(Stored data entries)
===============

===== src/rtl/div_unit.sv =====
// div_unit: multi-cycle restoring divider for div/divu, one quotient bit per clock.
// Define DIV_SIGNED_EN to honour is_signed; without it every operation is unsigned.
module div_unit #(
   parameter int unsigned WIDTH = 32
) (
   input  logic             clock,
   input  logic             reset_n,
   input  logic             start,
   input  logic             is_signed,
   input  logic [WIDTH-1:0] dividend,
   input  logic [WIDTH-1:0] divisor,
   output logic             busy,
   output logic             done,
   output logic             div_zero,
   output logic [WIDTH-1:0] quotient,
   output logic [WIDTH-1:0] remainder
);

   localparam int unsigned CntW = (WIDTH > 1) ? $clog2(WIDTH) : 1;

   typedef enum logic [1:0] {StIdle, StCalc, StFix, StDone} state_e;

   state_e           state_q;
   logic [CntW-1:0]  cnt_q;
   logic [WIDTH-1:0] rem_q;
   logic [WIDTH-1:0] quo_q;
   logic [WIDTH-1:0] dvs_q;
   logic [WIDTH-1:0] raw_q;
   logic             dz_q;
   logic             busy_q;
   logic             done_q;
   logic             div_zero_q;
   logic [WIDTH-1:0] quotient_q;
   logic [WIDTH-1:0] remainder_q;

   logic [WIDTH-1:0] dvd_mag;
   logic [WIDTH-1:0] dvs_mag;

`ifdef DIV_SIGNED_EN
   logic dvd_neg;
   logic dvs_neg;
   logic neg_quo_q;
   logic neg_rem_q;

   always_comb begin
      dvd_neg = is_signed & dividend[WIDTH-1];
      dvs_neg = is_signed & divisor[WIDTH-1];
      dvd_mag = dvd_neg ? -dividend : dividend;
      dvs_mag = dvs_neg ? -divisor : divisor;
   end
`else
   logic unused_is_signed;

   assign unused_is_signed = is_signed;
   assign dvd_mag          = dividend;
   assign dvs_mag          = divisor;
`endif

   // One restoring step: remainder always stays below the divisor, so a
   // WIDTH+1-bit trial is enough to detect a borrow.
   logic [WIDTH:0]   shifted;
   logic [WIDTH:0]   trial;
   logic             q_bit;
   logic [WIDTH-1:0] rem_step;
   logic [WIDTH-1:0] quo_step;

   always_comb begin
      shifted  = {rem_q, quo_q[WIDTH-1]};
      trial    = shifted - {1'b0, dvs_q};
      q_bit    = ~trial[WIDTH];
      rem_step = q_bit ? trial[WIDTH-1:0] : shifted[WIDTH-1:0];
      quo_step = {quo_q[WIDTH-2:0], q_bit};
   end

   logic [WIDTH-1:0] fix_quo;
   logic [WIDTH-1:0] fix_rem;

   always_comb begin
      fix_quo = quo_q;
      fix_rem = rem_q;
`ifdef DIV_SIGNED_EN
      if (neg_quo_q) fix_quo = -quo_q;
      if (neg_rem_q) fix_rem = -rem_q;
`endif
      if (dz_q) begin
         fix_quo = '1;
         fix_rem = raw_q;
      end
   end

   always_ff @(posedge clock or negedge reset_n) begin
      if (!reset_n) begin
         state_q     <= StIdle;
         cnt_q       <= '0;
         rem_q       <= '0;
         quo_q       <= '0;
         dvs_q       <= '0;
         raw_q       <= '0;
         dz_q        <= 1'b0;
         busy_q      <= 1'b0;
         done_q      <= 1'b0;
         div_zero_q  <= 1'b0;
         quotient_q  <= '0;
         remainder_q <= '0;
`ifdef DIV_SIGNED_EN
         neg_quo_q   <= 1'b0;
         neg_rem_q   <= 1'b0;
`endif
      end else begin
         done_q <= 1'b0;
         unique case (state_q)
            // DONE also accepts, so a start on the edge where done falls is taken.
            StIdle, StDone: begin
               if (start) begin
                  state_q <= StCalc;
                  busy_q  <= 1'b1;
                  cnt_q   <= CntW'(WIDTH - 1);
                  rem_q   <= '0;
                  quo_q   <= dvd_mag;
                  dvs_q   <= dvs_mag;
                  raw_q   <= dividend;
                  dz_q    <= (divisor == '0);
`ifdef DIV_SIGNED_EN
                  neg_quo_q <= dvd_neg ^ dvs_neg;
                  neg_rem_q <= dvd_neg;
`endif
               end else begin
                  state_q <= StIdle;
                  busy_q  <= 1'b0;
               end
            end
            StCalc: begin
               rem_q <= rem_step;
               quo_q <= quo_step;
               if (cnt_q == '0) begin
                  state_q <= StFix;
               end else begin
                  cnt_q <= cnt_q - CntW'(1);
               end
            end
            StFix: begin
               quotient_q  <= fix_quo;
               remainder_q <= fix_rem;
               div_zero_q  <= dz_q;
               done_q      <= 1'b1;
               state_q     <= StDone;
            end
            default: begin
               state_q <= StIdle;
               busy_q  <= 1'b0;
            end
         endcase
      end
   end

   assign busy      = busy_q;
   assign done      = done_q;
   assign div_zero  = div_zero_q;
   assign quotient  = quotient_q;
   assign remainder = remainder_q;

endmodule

===============

**Exercise aim:**
Each line of the data is to be retyped exactly.

**Task answer:**
===== src/rtl/div_unit.sv =====
// div_unit: multi-cycle restoring divider for div/divu, one quotient bit per clock.
// Define DIV_SIGNED_EN to honour is_signed; without it every operation is unsigned.
module div_unit #(
   parameter int unsigned WIDTH = 32
) (
   input  logic             clock,
   input  logic             reset_n,
   input  logic             start,
   input  logic             is_signed,
   input  logic [WIDTH-1:0] dividend,
   input  logic [WIDTH-1:0] divisor,
   output logic             busy,
   output logic             done,
   output logic             div_zero,
   output logic [WIDTH-1:0] quotient,
   output logic [WIDTH-1:0] remainder
);

   localparam int unsigned CntW = (WIDTH > 1) ? $clog2(WIDTH) : 1;

   typedef enum logic [1:0] {StIdle, StCalc, StFix, StDone} state_e;

   state_e           state_q;
   logic [CntW-1:0]  cnt_q;
   logic [WIDTH-1:0] rem_q;
   logic [WIDTH-1:0] quo_q;
   logic [WIDTH-1:0] dvs_q;
   logic [WIDTH-1:0] raw_q;
   logic             dz_q;
   logic             busy_q;
   logic             done_q;
   logic             div_zero_q;
   logic [WIDTH-1:0] quotient_q;
   logic [WIDTH-1:0] remainder_q;

   logic [WIDTH-1:0] dvd_mag;
   logic [WIDTH-1:0] dvs_mag;

`ifdef DIV_SIGNED_EN
   logic dvd_neg;
   logic dvs_neg;
   logic neg_quo_q;
   logic neg_rem_q;

   always_comb begin
      dvd_neg = is_signed & dividend[WIDTH-1];
      dvs_neg = is_signed & divisor[WIDTH-1];
      dvd_mag = dvd_neg ? -dividend : dividend;
      dvs_mag = dvs_neg ? -divisor : divisor;
   end
`else
   logic unused_is_signed;

   assign unused_is_signed = is_signed;
   assign dvd_mag          = dividend;
   assign dvs_mag          = divisor;
`endif

   // One restoring step: remainder always stays below the divisor, so a
   // WIDTH+1-bit trial is enough to detect a borrow.
   logic [WIDTH:0]   shifted;
   logic [WIDTH:0]   trial;
   logic             q_bit;
   logic [WIDTH-1:0] rem_step;
   logic [WIDTH-1:0] quo_step;

   always_comb begin
      shifted  = {rem_q, quo_q[WIDTH-1]};
      trial    = shifted - {1'b0, dvs_q};
      q_bit    = ~trial[WIDTH];
      rem_step = q_bit ? trial[WIDTH-1:0] : shifted[WIDTH-1:0];
      quo_step = {quo_q[WIDTH-2:0], q_bit};
   end

   logic [WIDTH-1:0] fix_quo;
   logic [WIDTH-1:0] fix_rem;

   always_comb begin
      fix_quo = quo_q;
      fix_rem = rem_q;
`ifdef DIV_SIGNED_EN
      if (neg_quo_q) fix_quo = -quo_q;
      if (neg_rem_q) fix_rem = -rem_q;
`endif
      if (dz_q) begin
         fix_quo = '1;
         fix_rem = raw_q;
      end
   end

   always_ff @(posedge clock or negedge reset_n) begin
      if (!reset_n) begin
         state_q     <= StIdle;
         cnt_q       <= '0;
         rem_q       <= '0;
         quo_q       <= '0;
         dvs_q       <= '0;
         raw_q       <= '0;
         dz_q        <= 1'b0;
         busy_q      <= 1'b0;
         done_q      <= 1'b0;
         div_zero_q  <= 1'b0;
         quotient_q  <= '0;
         remainder_q <= '0;
`ifdef DIV_SIGNED_EN
         neg_quo_q   <= 1'b0;
         neg_rem_q   <= 1'b0;
`endif
      end else begin
         done_q <= 1'b0;
         unique case (state_q)
            // DONE also accepts, so a start on the edge where done falls is taken.
            StIdle, StDone: begin
               if (start) begin
                  state_q <= StCalc;
                  busy_q  <= 1'b1;
                  cnt_q   <= CntW'(WIDTH - 1);
                  rem_q   <= '0;
                  quo_q   <= dvd_mag;
                  dvs_q   <= dvs_mag;
                  raw_q   <= dividend;
                  dz_q    <= (divisor == '0);
`ifdef DIV_SIGNED_EN
                  neg_quo_q <= dvd_neg ^ dvs_neg;
                  neg_rem_q <= dvd_neg;
`endif
               end else begin
                  state_q <= StIdle;
                  busy_q  <= 1'b0;
               end
            end
            StCalc: begin
               rem_q <= rem_step;
               quo_q <= quo_step;
               if (cnt_q == '0) begin
                  state_q <= StFix;
               end else begin
                  cnt_q <= cnt_q - CntW'(1);
               end
            end
            StFix: begin
               quotient_q  <= fix_quo;
               remainder_q <= fix_rem;
               div_zero_q  <= dz_q;
               done_q      <= 1'b1;
               state_q     <= StDone;
            end
            default: begin
               state_q <= StIdle;
               busy_q  <= 1'b0;
            end
         endcase
      end
   end

   assign busy      = busy_q;
   assign done      = done_q;
   assign div_zero  = div_zero_q;
   assign quotient  = quotient_q;
   assign remainder = remainder_q;

endmodule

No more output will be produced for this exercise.